==== The records ====
What follows belongs to an exercise in optimizing a design on an open flow for small area; a production flow would make more cautious choices. Only simulation tests tie the RTL to the original design; equivalence was not proved. No activity file was given, so power comes from the tool's default toggle rates.

--- flow/config.mk ---
export PLATFORM = sky130hd
export DESIGN_NAME = cpu16
export DESIGN_NICKNAME = cpu16
export VERILOG_FILES = /design/flow/design.v
export SDC_FILE = /design/flow/constraint.sdc
export NUM_CORES = 4
export LEC_CHECK = 0
export ABC_AREA = 1
export CAP_MARGIN = 0
export CORE_MARGIN = 2
export CORE_UTILIZATION = 50
export GPL_TIMING_DRIVEN = 0
export PLACE_DENSITY = 0.65
export SLEW_MARGIN = 0
--- flow/constraint.sdc ---
create_clock -name core_clock -period 10.0 [get_ports {clk}]
set_input_delay 2.0000 -clock core_clock [delete_from_list [all_inputs] [get_ports {clk}]]
set_output_delay 2.0000 -clock core_clock [all_outputs]
set_load 0.01 [all_outputs]
--- flow/design.v ---
module cpu16_alu (
    input  wire       x,         
    input  wire       y,         
    input  wire       cin,       
    input  wire       is_and,
    input  wire       is_or,
    output wire       r,         
    output wire       cout
);
    wire s = x ^ y ^ cin;
    assign cout = (x & y) | (cin & (x ^ y));
    assign r = is_and ? (x & y) : is_or ? (x | y) : s;
endmodule
Source: an optimization exercise on an open RTL-to-GDS flow (aim: small area). Production flows keep margins and buffers that such runs may drop. RTL that was checked went through simulation tests only; none was proved equivalent to the original. No functional check of the RTL was part of runs 2 and 3. Power figures rest on the tool's default switching activity, not on a simulated workload.

[design/flow/config.mk]
export PLATFORM = sky130hd
export DESIGN_NAME = wspr_enc
export DESIGN_NICKNAME = wspr_enc
export VERILOG_FILES = /design/flow/design.v
export SDC_FILE = /design/flow/constraint.sdc
export NUM_CORES = 4
export LEC_CHECK = 0
export CAP_MARGIN = 20
export CORE_MARGIN = 2
export CORE_UTILIZATION = 40
export PLACE_DENSITY = 0.6
export SLEW_MARGIN = 20
[design/flow/constraint.sdc]
create_clock -name core_clock -period 25.0 [get_ports {clk}]
set_input_delay 5.0000 -clock core_clock [delete_from_list [all_inputs] [get_ports {clk}]]
set_output_delay 5.0000 -clock core_clock [all_outputs]
set_load 0.01 [all_outputs]
[design/flow/design.v]
module wspr_enc (
  input  wire       clk,
  input  wire       rst,       
  input  wire       we,        
  input  wire [7:0] addr,      
  input  wire [7:0] wdata,
  output reg  [7:0] rdata      
);
  localparam [31:0] POLY0 = 32'hF2D05351;
  localparam [31:0] POLY1 = 32'hE4613C47;
  localparam [161:0] SYNC = 162'b000110001101011000000011001010000011100010110011011100100100000100010101100011010010010101010110000101100010110011010000001010010000000111101001000111000100000011;
  localparam [1295:0] SRC_TAB = 1296'h55049e4d76258a39621194436c1b802f58079948712085345d0c8f3e67167b2a5201a15079288d3c651497466f1e83325b0a9c4b74238837600f92416a197e2d56059f4e77268b3a631295446d1c813059089a49722186355e0d903f68177c2b5302a04f78278c3b641396456e1d82315a099b4a732287365f0e914069187d2c54039d4c75248938611093426b1a7f2e57069847701f84335c0b8e3d66157a295100;
  localparam [21:0] K_T1  = 22'd4124224;    
  localparam [21:0] K_T2S = 22'd3485762;    
  localparam [21:0] K_T2P = 22'd65;
  localparam [21:0] K_T3  = 22'd63;
  localparam [31:0] SEEDC = 32'hDEADBF80;   
  localparam [2:0] PH_IDLE  = 3'd0,
                   PH_CHECK = 3'd1,
                   PH_NPASS = 3'd2,
                   PH_HINIT = 3'd3,
                   PH_HSTEP = 3'd4,
                   PH_MPASS = 3'd5,
                   PH_CLEAR = 3'd6,
                   PH_CONV  = 3'd7;
  localparam [2:0] E_NONE = 3'd0, E_CHAR = 3'd1, E_CALL = 3'd2, E_CMD = 3'd4;
  localparam [2:0] R0 = 3'd0, R1 = 3'd1, R10 = 3'd2, R18 = 3'd3,
                   R27 = 3'd4, R36 = 3'd5, R37 = 3'd6, R128 = 3'd7;
  localparam [2:0] D_VAL = 3'd0, D_PWR = 3'd1, D_SFX = 3'd2, D_K = 3'd3, D_HC = 3'd4;
  function is_digit(input [7:0] b);
    is_digit = (b >= 8'h30) && (b <= 8'h39);
  endfunction
  function is_upper(input [7:0] b);
    is_upper = (b >= 8'h41) && (b <= 8'h5A);
  endfunction
  function [7:0] to_upper(input [7:0] b);
    to_upper = ((b >= 8'h61) && (b <= 8'h7A)) ? b - 8'h20 : b;
  endfunction
  reg [7:0] call_r [0:9];
  reg [7:0] call_len;
  reg [7:0] power;
  reg [7:0] loc4_r [0:3];
  reg [7:0] loc6_r [0:5];
  reg [7:0] pfx_r  [0:2];
  reg [7:0] sfx;
  reg       use_sfx;
  reg       busy, done, err;
  reg [2:0] errcode;
  wire [7:0] status = {1'b0, errcode, 1'b0, busy, err, done};
  reg [2:0]  ph;
  reg [6:0]  cnt;
  reg [2:0]  op;
  reg [1:0]  mtype;           
  reg        f_pn, f_lall, f_lpos, f_pfx, f_sp4;
  reg [2:0]  carry;           
  reg [7:1]  dl;              
  reg        hcar;            
  reg [80:0] E, O;            
  reg        M0;              
  integer    i;
  wire sfx_two = (sfx >= 8'd36);
  wire sfx_bad = (sfx > 8'd81);
  wire [3:0] len4 = call_len[3:0];
  wire [3:0] comp_len = use_sfx ? (len4 + (sfx_two ? 4'd3 : 4'd2)) : (len4 + 4'd4);
  wire comp_bad = (comp_len < 4'd3) || (comp_len > 4'd10);
  wire do_shift = (call_len > 8'd2) && is_digit(call_r[1]) && is_upper(call_r[2]);
  reg [3:0] item;
  always @* begin
    item = cnt[3:0];
    if (ph == PH_NPASS) item = {1'b0, op};
    else if (ph == PH_MPASS) begin
      if (mtype == 2'd1)
        case (op)
          3'd0: item = 4'd6;
          3'd1: item = 4'd8;
          3'd2: item = 4'd7;
          default: item = 4'd9;
        endcase
      else
        item = 4'd10 + {1'b0, op};
    end
  end
  wire it_n   = (item < 4'd6);
  wire it_loc = (item >= 4'd6) && (item < 4'd10);
  wire norm   = it_n && (mtype != 2'd3);
  wire [3:0] ci = item - {3'd0, do_shift};
  wire [1:0] hword = (cnt[6:5] == 2'd0) ? 2'd2 : (cnt[6:5] == 2'd1) ? 2'd0 : 2'd1;
  wire [3:0] hj = {hword, cnt[4:3]};
  reg [7:0] eb;
  always @* begin
    eb = 8'h00;
    if (ph == PH_HINIT) begin
      if (use_sfx) eb = call_r[hj];
      else if (hj < 4'd3) eb = pfx_r[hj];
      else eb = call_r[hj - 4'd4];
    end else if (it_n) begin
      if (mtype == 2'd3) eb = loc6_r[(item == 4'd5) ? 4'd0 : item + 4'd1];
      else eb = call_r[ci];
    end else if (it_loc) eb = loc4_r[item - 4'd6];
    else eb = pfx_r[item - 4'd10];
  end
  wire [7:0] x = (norm || it_loc) ? to_upper(eb) : eb;
  wire force_sp = norm && (((item == 4'd0) && do_shift) || (ci >= len4) ||
                           ((item == 4'd5) && f_sp4));
  wire c_dig = is_digit(x) && !force_sp;
  wire c_up  = is_upper(x) && !force_sp;
  wire c_sp  = norm ? !(c_dig || c_up) : (x == 8'h20);
  wire c_ar  = (x >= 8'h41) && (x <= 8'h52);
  wire sub10 = (it_n && item >= 4'd3) || it_loc;
  reg [5:0] val;
  always @* begin
    if (c_dig)      val = {2'd0, x[3:0]};
    else if (c_sp)  val = sub10 ? 6'd26 : 6'd36;
    else            val = {1'b0, x[4:0]} + (sub10 ? 6'd63 : 6'd9);
    if (it_loc && !f_lall) val = 6'd0;
  end
  wire n_bad = !(c_dig || c_up || c_sp) || ((item == 4'd2) && !c_dig) ||
               ((item >= 4'd3) && c_dig);
  wire l_in  = c_dig || c_ar;
  wire l_pos = (item < 4'd8) ? c_ar : c_dig;
  reg [2:0] r_sel, d_sel;
  reg       d_neg, c_dl7;
  reg [21:0] kconst;
  reg [2:0] last_mop;
  always @* begin
    r_sel = R0; d_sel = D_VAL; d_neg = 1'b0; c_dl7 = 1'b0; kconst = K_T3;
    if (ph == PH_NPASS) begin
      case (op)
        3'd0: r_sel = R0;
        3'd1: r_sel = R36;
        3'd2: r_sel = R10;
        default: r_sel = R27;
      endcase
    end else begin
      case (mtype)
        2'd1: case (op)
          3'd0: begin r_sel = R0;   d_neg = 1'b1; end
          3'd1: begin r_sel = R10;  d_neg = 1'b1; end
          3'd2: r_sel = R18;
          3'd3: r_sel = R10;
          3'd4: begin r_sel = R128; d_sel = D_PWR; end
          default: begin r_sel = R1; d_sel = D_K; kconst = K_T1; end
        endcase
        2'd2: if (use_sfx) case (op)
          3'd0: d_sel = D_SFX;
          3'd1: begin r_sel = R128; d_sel = D_PWR; end
          default: begin r_sel = R1; d_sel = D_K; kconst = K_T2S; end
        endcase else case (op)
          3'd0: r_sel = R0;
          3'd1: r_sel = R37;
          3'd2: r_sel = R37;
          3'd3: begin r_sel = R128; d_sel = D_PWR; end
          default: begin r_sel = R1; d_sel = D_K; kconst = K_T2P; c_dl7 = 1'b1; end
        endcase
        default: case (op)
          3'd0: d_sel = D_HC;
          3'd1: begin r_sel = R128; d_sel = D_PWR; d_neg = 1'b1; end
          default: begin r_sel = R1; d_sel = D_K; end
        endcase
      endcase
    end
    case (mtype)
      2'd1: last_mop = 3'd5;
      2'd2: last_mop = use_sfx ? 3'd2 : 3'd4;
      default: last_mop = 3'd2;
    endcase
  end
  wire       alu_run = (cnt != 7'd0);
  wire [4:0] bix = cnt[4:0] - 5'd1;           
  wire       head = (ph == PH_NPASS) ? O[53] : M0;
  reg        d_raw;
  always @* begin
    case (d_sel)
      D_VAL:   d_raw = (bix < 5'd6) && val[bix[2:0]];
      D_PWR:   d_raw = (bix < 5'd8) && power[bix[2:0]];
      D_SFX:   d_raw = (bix < 5'd8) && sfx[bix[2:0]];
      D_K:     d_raw = kconst[bix];
      default: d_raw = E[49];
    endcase
  end
  wire d_bit = d_raw ^ d_neg;
  reg [2:0] tsum;
  always @* begin
    case (r_sel)
      R1:   tsum = {2'd0, head};
      R10:  tsum = dl[1] + dl[3];
      R18:  tsum = dl[1] + dl[4];
      R27:  tsum = head + dl[1] + dl[3] + dl[4];
      R36:  tsum = dl[2] + dl[5];
      R37:  tsum = head + dl[2] + dl[5];
      R128: tsum = {2'd0, dl[7]};
      default: tsum = 3'd0;
    endcase
  end
  wire [3:0] asum = tsum + d_bit + carry;
  wire       alu_out = asum[0];
  reg [4:0] rot;
  always @* begin
    case (op)
      3'd0: rot = 5'd14;
      3'd1: rot = 5'd11;
      3'd2: rot = 5'd25;
      3'd3: rot = 5'd16;
      3'd4: rot = 5'd4;
      3'd5: rot = 5'd14;
      default: rot = 5'd24;
    endcase
  end
  reg y_rot;
  always @* begin
    case (rot)
      5'd14: y_rot = (cnt[4:0] >= 5'd14) ? E[35] : E[67];
      5'd11: y_rot = (cnt[4:0] >= 5'd11) ? E[38] : E[70];
      5'd25: y_rot = (cnt[4:0] >= 5'd25) ? E[24] : E[56];
      5'd16: y_rot = (cnt[4:0] >= 5'd16) ? E[33] : E[65];
      5'd4:  y_rot = (cnt[4:0] >= 5'd4)  ? E[45] : E[77];
      default: y_rot = (cnt[4:0] >= 5'd24) ? E[25] : E[57];
    endcase
  end
  wire [7:0] st0 = (sfx <= 8'd9)  ? 8'h30 + sfx :
                   (sfx <= 8'd35) ? 8'h41 + sfx - 8'd10 :
                                    8'h30 + (sfx - 8'd36) / 8'd10;
  wire [7:0] st1 = 8'h30 + (sfx - 8'd36) % 8'd10;
  reg [7:0] kb;
  always @* begin
    if (use_sfx) begin
      if (hj < len4)                           kb = eb;
      else if (hj == len4)                     kb = 8'h2F;
      else if (hj == len4 + 4'd1)              kb = st0;
      else if (hj == len4 + 4'd2 && sfx_two)   kb = st1;
      else                                     kb = 8'h00;
    end else begin
      if (hj < 4'd3)                           kb = eb;
      else if (hj == 4'd3)                     kb = 8'h2F;
      else if (hj - 4'd4 < len4)               kb = eb;
      else                                     kb = 8'h00;
    end
  end
  wire [3:0] seed_lo = comp_len + 4'd1;
  wire seed_bit = (cnt[4:0] < 5'd4) ? seed_lo[cnt[1:0]] : SEEDC[cnt[4:0]];
  wire h_init = (ph == PH_HINIT);
  wire h_a    = h_init ? seed_bit : (O[17] ^ E[49]);
  wire h_b    = h_init ? kb[cnt[2:0]] : !y_rot;
  wire h_cin  = (cnt[4:0] == 5'd0) ? !h_init : hcar;
  wire h_out  = h_a ^ h_b ^ h_cin;
  wire h_cout = (h_a & h_b) | (h_a & h_cin) | (h_b & h_cin);
  wire m_conv  = (ph == PH_CONV);
  wire m_clear = (ph == PH_CLEAR);
  wire m_hpass = (ph == PH_MPASS) && (mtype == 2'd3) && (op == 3'd0) && alu_run;
  wire m_hash  = (ph == PH_HINIT) || (ph == PH_HSTEP) || m_hpass;
  wire m_nring = (ph == PH_NPASS) && alu_run;
  wire m_mring = (ph == PH_MPASS) && alu_run;
  wire u       = O[32];
  wire uc      = m_conv && u;
  wire hash_tail = m_hpass ? O[17] : h_out;
  wire pre0 = M0 && POLY0[5'd31 - cnt[4:0]];
  wire pre1 = M0 && POLY1[5'd31 - cnt[4:0]];
  reg [2:0] chk_err;
  always @* begin
    chk_err = E_NONE;
    if (mtype == 2'd0)                    chk_err = E_CMD;
    else if (call_len > 8'd10)            chk_err = E_CALL;
    else if (f_pn)                        chk_err = E_CHAR;
    else begin
      case (mtype)
        2'd1: if (f_lall && !f_lpos) chk_err = E_CHAR;
        2'd2: begin
          if (use_sfx) begin
            if (sfx_bad) chk_err = E_CALL;
          end else if (f_pfx) begin
            chk_err = E_CHAR;
          end
        end
        default: if ((use_sfx && sfx_bad) || comp_bad) chk_err = E_CALL;
      endcase
    end
  end
  wire host_wr = we && !busy;
  always @(posedge clk) begin
    if (rst) begin
      for (i = 0; i < 10; i = i + 1) call_r[i] <= 8'h00;
      for (i = 0; i < 4; i = i + 1)  loc4_r[i] <= 8'h00;
      for (i = 0; i < 6; i = i + 1)  loc6_r[i] <= 8'h00;
      for (i = 0; i < 3; i = i + 1)  pfx_r[i]  <= 8'h00;
      call_len <= 8'h00;
      power    <= 8'h00;
      sfx      <= 8'h00;
      use_sfx  <= 1'b0;
    end else if (host_wr) begin
      if (addr <= 8'h09)                       call_r[addr[3:0]] <= wdata;
      else if (addr == 8'h0A)                  call_len <= wdata;
      else if (addr == 8'h0B)                  power <= wdata;
      else if (addr >= 8'h0C && addr <= 8'h0F) loc4_r[addr[1:0]] <= wdata;
      else if (addr >= 8'h10 && addr <= 8'h15) loc6_r[addr[2:0]] <= wdata;
      else if (addr >= 8'h16 && addr <= 8'h18) pfx_r[addr[1:0] - 2'd2] <= wdata;
      else if (addr == 8'h19)                  sfx <= wdata;
      else if (addr == 8'h1A)                  use_sfx <= wdata[0];
    end
  end
  always @(posedge clk) begin
    if (rst) begin
      busy    <= 1'b0;
      done    <= 1'b0;
      err     <= 1'b0;
      errcode <= E_NONE;
      ph      <= PH_IDLE;
    end else begin
      cnt <= cnt + 7'd1;
      case (ph)
        PH_IDLE: begin
          if (host_wr && addr == 8'h1B) begin
            mtype   <= (wdata[7:2] == 6'd0) ? wdata[1:0] : 2'd0;
            busy    <= 1'b1;
            done    <= 1'b0;
            err     <= 1'b0;
            errcode <= E_NONE;
            f_pn    <= 1'b0;
            f_lall  <= 1'b1;
            f_lpos  <= 1'b1;
            f_pfx   <= 1'b0;
            cnt     <= 7'd0;
            ph      <= PH_CHECK;
          end
        end
        PH_CHECK: begin
          if (it_n) begin
            if (n_bad) f_pn <= 1'b1;
            if (item == 4'd4) f_sp4 <= c_sp;
          end else if (it_loc) begin
            if (!l_in)  f_lall <= 1'b0;
            if (!l_pos) f_lpos <= 1'b0;
          end else if (cnt != 7'd13 && !(c_dig || c_up || c_sp)) begin
            f_pfx <= 1'b1;
          end
          if (cnt == 7'd13) begin
            cnt <= 7'd0;
            op  <= 3'd0;
            if (chk_err != E_NONE) begin
              busy    <= 1'b0;
              done    <= 1'b1;
              err     <= 1'b1;
              errcode <= chk_err;
              ph      <= PH_IDLE;
            end else begin
              ph <= PH_NPASS;
            end
          end
        end
        PH_NPASS: begin
          if (cnt == 7'd28) begin
            cnt <= 7'd0;
            op  <= op + 3'd1;
            if (op == 3'd5) begin
              op <= 3'd0;
              ph <= (mtype == 2'd3) ? PH_HINIT : PH_MPASS;
            end
          end
        end
        PH_HINIT: begin
          if (cnt == 7'd95) begin
            cnt <= 7'd0;
            ph  <= PH_HSTEP;
          end
        end
        PH_HSTEP: begin
          if (cnt == 7'd31) begin
            cnt <= 7'd0;
            op  <= op + 3'd1;
            if (op == 3'd6) begin
              op <= 3'd0;
              ph <= PH_MPASS;
            end
          end
        end
        PH_MPASS: begin
          if (cnt == 7'd22) begin
            cnt <= 7'd0;
            op  <= op + 3'd1;
            if (op == last_mop) ph <= PH_CLEAR;
          end
        end
        PH_CLEAR: begin
          if (cnt == 7'd31) begin
            cnt <= 7'd0;
            ph  <= PH_CONV;
          end
        end
        default: begin   
          if (cnt == 7'd48) begin
            busy <= 1'b0;
            done <= 1'b1;
            ph   <= PH_IDLE;
          end
        end
      endcase
    end
  end
  always @(posedge clk) begin
    if (ph == PH_NPASS || ph == PH_MPASS) begin
      if (!alu_run) begin
        carry <= d_neg ? 3'd1 : (c_dl7 ? {2'd0, dl[7]} : 3'd0);
        dl    <= 7'd0;
      end else begin
        carry <= asum[3:1];
        dl    <= {dl[6:1], head};
      end
    end
    hcar <= h_cout;
  end
  always @(posedge clk) begin
    if (m_conv || m_clear || m_hash) begin
      for (i = 0; i < 31; i = i + 1)
        E[i] <= E[i+1] ^ (uc && POLY0[31-i]);
      E[31] <= m_hash ? E[32] : (m_conv ? (u && POLY0[0]) : pre0);
    end
    if (m_conv || m_hash) begin
      for (i = 32; i < 80; i = i + 1)
        E[i] <= E[i+1];
      E[80] <= m_conv ? E[0] : hash_tail;
    end
    if (m_conv || m_clear) begin
      for (i = 0; i < 17; i = i + 1)
        O[i] <= O[i+1] ^ (uc && POLY1[31-i]);
    end
    if (m_conv || m_clear || m_hash) begin
      for (i = 17; i < 31; i = i + 1)
        O[i] <= O[i+1] ^ (uc && POLY1[31-i]);
      O[31] <= m_hash ? E[0] : (m_conv ? (u && POLY1[0]) : pre1);
    end
    if (m_conv || m_mring) begin
      for (i = 32; i < 52; i = i + 1)
        O[i] <= O[i+1];
      O[52] <= m_conv ? O[53] : alu_out;
    end
    if (m_conv || m_nring) begin
      for (i = 53; i < 80; i = i + 1)
        O[i] <= O[i+1];
      O[80] <= m_conv ? O[0] : alu_out;
    end
    if (m_mring)
      M0 <= O[32];
  end
  reg [161:0] symv;
  integer     pk;
  always @* begin
    for (i = 0; i < 162; i = i + 1) begin
      pk = SRC_TAB[8*i +: 8] >> 1;
      if (SRC_TAB[8*i])
        symv[i] = O[(pk < 32) ? 31 - pk : 112 - pk];
      else
        symv[i] = E[(pk < 32) ? 31 - pk : 112 - pk];
    end
  end
  reg [7:0] rd_mux;
  always @* begin
    rd_mux = 8'h00;
    if (addr <= 8'h09)                         rd_mux = call_r[addr[3:0]];
    else if (addr == 8'h0A)                    rd_mux = call_len;
    else if (addr == 8'h0B)                    rd_mux = power;
    else if (addr >= 8'h0C && addr <= 8'h0F)   rd_mux = loc4_r[addr[1:0]];
    else if (addr >= 8'h10 && addr <= 8'h15)   rd_mux = loc6_r[addr[2:0]];
    else if (addr >= 8'h16 && addr <= 8'h18)   rd_mux = pfx_r[addr[1:0] - 2'd2];
    else if (addr == 8'h19)                    rd_mux = sfx;
    else if (addr == 8'h1A)                    rd_mux = {7'd0, use_sfx};
    else if (addr == 8'h1C)                    rd_mux = status;
    else if (addr >= 8'h20 && addr <= 8'hC1)   rd_mux = {6'd0, symv[addr - 8'h20], SYNC[addr - 8'h20]};
  end
  always @(posedge clk)
    rdata <= rd_mux;
endmodule
[design/flow/run.sh]
#!/bin/bash
# synth_recipe.tcl (not shown) runs the flow's synth.tcl, then flattens the netlist and writes it again
# the make line also repeats each setting of config.mk as NAME=value (left out here)
make -C /OpenROAD-flow-scripts/flow DESIGN_CONFIG=/design/flow/config.mk WORK_HOME=/design/flow/orfs CLKGATE_MAP_FILE= SYNTH_SCRIPT=/design/flow/synth_recipe.tcl finish
==> impl_metrics.env, run 1 <==
export IMPL_setup_viol=0
export IMPL_drive_above_1_share=0.155
export IMPL_post_cts_buffers=0
export IMPL_final_cell_mix="edfxtp_1, nand2_1, nor2_1"
export IMPL_synth_compound_area_frac=0.129
export IMPL_pwr_share_comb=0.384
export IMPL_globalplace_congestion=1.03
export IMPL_cp_top_family="simple AND/OR/NAND/NOR gates"
export IMPL_avgSynthCellArea_um2=11.6
export IMPL_finalHoldViolations=0
export IMPL_antenna_left=0
export IMPL_netlist_area_um2=30900
export IMPL_clock_path_buffers=3
export IMPL_min_from="O[59]"
export IMPL_ys_dominant_reg_cell="edfxtp_1"
export IMPL_syn_inst=2675
export IMPL_worstMarginPinSlew_ns=1.16
export IMPL_r2r_end="carry[1]"
export IMPL_fin_crit_ns=9.24
export IMPL_grt_use_met3=0.0522
export IMPL_rrSetupSlack_ns=15.91
export IMPL_crit_buf_inv=2
export IMPL_dpl_hpwl_um=77500
export IMPL_hold_path_class="flip-flop to flip-flop"
export IMPL_portBuffers=26
export IMPL_area_growth_pct=9.71
export IMPL_synth_edf_count=446
export IMPL_grt_ovfl_total=0
export IMPL_hold_slack_ns=0.445
export IMPL_routed_wl_um=108000
export IMPL_holdBufCountCts=0
export IMPL_vias=24100
export IMPL_power_per_cell_area_nw_per_um2=84.1
export IMPL_cp_max_fo=31
export IMPL_p_sw_mw=1.11
export IMPL_dp_cells=3626
export IMPL_crit_chain="buf_6 > inv_1 > ha_1 > nor2_1 > nor2_1 > nor2_1 > nand2b_1 > nor3_2 > nand3_1 > o21ai_0"
export IMPL_crit_arrival_ns=9.48
export IMPL_reg2reg_from="ph[1]"
export IMPL_nets=2760
export IMPL_pin_count=27
export IMPL_seqPwrFrac=0.342
export IMPL_drcViolationCount=0
export IMPL_die_w_um=282
export IMPL_post_place_ws_ns=15.27
export IMPL_synth_fa_ha_area_frac=0.0375
export IMPL_maxCapViolCount=0
export IMPL_fin_tns_setup_ns=0
export IMPL_cp_start_kind="input pin"
export IMPL_critPathLaunch="addr[1]"
export IMPL_busiest_layer="met2"
export IMPL_cpPeakStageDelay_ns=0.98
export IMPL_synth_top_family_by_area="multiplexers"
export IMPL_period_share=0.370
export IMPL_grt_max_degree=56
export IMPL_async_flop_share=0
export IMPL_worst_setup_path_end_kind="flip-flop"
export IMPL_rows=101
export IMPL_die_area_um2=79600
export IMPL_grt_pass1_wl_um=157000
export IMPL_yosysSeqAreaShare=0.462
export IMPL_vias_per_cell=6.46
export IMPL_slew_violations=0
export IMPL_stdcell_count=3729
export IMPL_die_y_um=282
export IMPL_clock_sinks=491
export IMPL_synthDistinctLibCells=119
export IMPL_routedWlPerCell_um=28.9
export IMPL_max_vdd_ir_drop_mv=0.0506
export IMPL_grtUsageMet2=0.407
export IMPL_whs_endpoint="O[58]"
export IMPL_rsz0062_at_grt="false"
export IMPL_drt_pass1_iterations=6
export IMPL_hold_depth=0
export IMPL_fin_ws_ns=15.76
export IMPL_internal_power_mw=1.75
export IMPL_nFillCells=6904
export IMPL_p_leak_nw=11.6
export IMPL_track_usage=0.268
export IMPL_dpl_instance_area_um2=32200
export IMPL_status="no timing/DRC/antenna violations"
export IMPL_start_util=0.406
export IMPL_grt_pass1_vias=23100
export IMPL_critPathKind="input pin to flip-flop"
export IMPL_cts_root_buf="clkbuf_16"
export IMPL_total_power_mw=2.85
export IMPL_clock_skew_final_ns=0.0209
export IMPL_critical_path_slowest_cell="o21ai_0"
export IMPL_post_route_util=0.445
export IMPL_use_met1=0.377
export IMPL_ctsResizeCount=0
export IMPL_clk_pin_slew_worst_paths_ns=0.06
export IMPL_synth_seq_cells=491
export IMPL_rr_worst_depth=24
export IMPL_drtIter0Drc=3650
export IMPL_relSlewSlack=0.225
export IMPL_final_common_cell="edfxtp_1"
export IMPL_yosys_warnings=1
export IMPL_clkPwrFrac=0.273
export IMPL_p_sw_frac=0.388
export IMPL_timing_fmax_mhz=108
export IMPL_htreeDepth=2
export IMPL_cts_tree="done"
export IMPL_antenna_found_initial=1
export IMPL_required_ns=25.24
export IMPL_numCtsBuffers=54
export IMPL_core_um2=76200
export IMPL_yosys_area_share_xor_xnor=0.0189
export IMPL_synth_mux_area_frac=0.170
export IMPL_yosys_area_share_simple=0.143
export IMPL_clk_latency_ns=0.63
export IMPL_final_area_um2=33900
export IMPL_crit_top_cell="nor2_1"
====
▶ _Task to carry out_
In the listing above, find the line with "wire [7:0] st1" and the line with "for (i = 0; i < 4;", then reproduce both and every line between them exactly.

▶ _Answer below_
  wire [7:0] st1 = 8'h30 + (sfx - 8'd36) % 8'd10;
  reg [7:0] kb;
  always @* begin
    if (use_sfx) begin
      if (hj < len4)                           kb = eb;
      else if (hj == len4)                     kb = 8'h2F;
      else if (hj == len4 + 4'd1)              kb = st0;
      else if (hj == len4 + 4'd2 && sfx_two)   kb = st1;
      else                                     kb = 8'h00;
    end else begin
      if (hj < 4'd3)                           kb = eb;
      else if (hj == 4'd3)                     kb = 8'h2F;
      else if (hj - 4'd4 < len4)               kb = eb;
      else                                     kb = 8'h00;
    end
  end
  wire [3:0] seed_lo = comp_len + 4'd1;
  wire seed_bit = (cnt[4:0] < 5'd4) ? seed_lo[cnt[1:0]] : SEEDC[cnt[4:0]];
  wire h_init = (ph == PH_HINIT);
  wire h_a    = h_init ? seed_bit : (O[17] ^ E[49]);
  wire h_b    = h_init ? kb[cnt[2:0]] : !y_rot;
  wire h_cin  = (cnt[4:0] == 5'd0) ? !h_init : hcar;
  wire h_out  = h_a ^ h_b ^ h_cin;
  wire h_cout = (h_a & h_b) | (h_a & h_cin) | (h_b & h_cin);
  wire m_conv  = (ph == PH_CONV);
  wire m_clear = (ph == PH_CLEAR);
  wire m_hpass = (ph == PH_MPASS) && (mtype == 2'd3) && (op == 3'd0) && alu_run;
  wire m_hash  = (ph == PH_HINIT) || (ph == PH_HSTEP) || m_hpass;
  wire m_nring = (ph == PH_NPASS) && alu_run;
  wire m_mring = (ph == PH_MPASS) && alu_run;
  wire u       = O[32];
  wire uc      = m_conv && u;
  wire hash_tail = m_hpass ? O[17] : h_out;
  wire pre0 = M0 && POLY0[5'd31 - cnt[4:0]];
  wire pre1 = M0 && POLY1[5'd31 - cnt[4:0]];
  reg [2:0] chk_err;
  always @* begin
    chk_err = E_NONE;
    if (mtype == 2'd0)                    chk_err = E_CMD;
    else if (call_len > 8'd10)            chk_err = E_CALL;
    else if (f_pn)                        chk_err = E_CHAR;
    else begin
      case (mtype)
        2'd1: if (f_lall && !f_lpos) chk_err = E_CHAR;
        2'd2: begin
          if (use_sfx) begin
            if (sfx_bad) chk_err = E_CALL;
          end else if (f_pfx) begin
            chk_err = E_CHAR;
          end
        end
        default: if ((use_sfx && sfx_bad) || comp_bad) chk_err = E_CALL;
      endcase
    end
  end
  wire host_wr = we && !busy;
  always @(posedge clk) begin
    if (rst) begin
      for (i = 0; i < 10; i = i + 1) call_r[i] <= 8'h00;
      for (i = 0; i < 4; i = i + 1)  loc4_r[i] <= 8'h00;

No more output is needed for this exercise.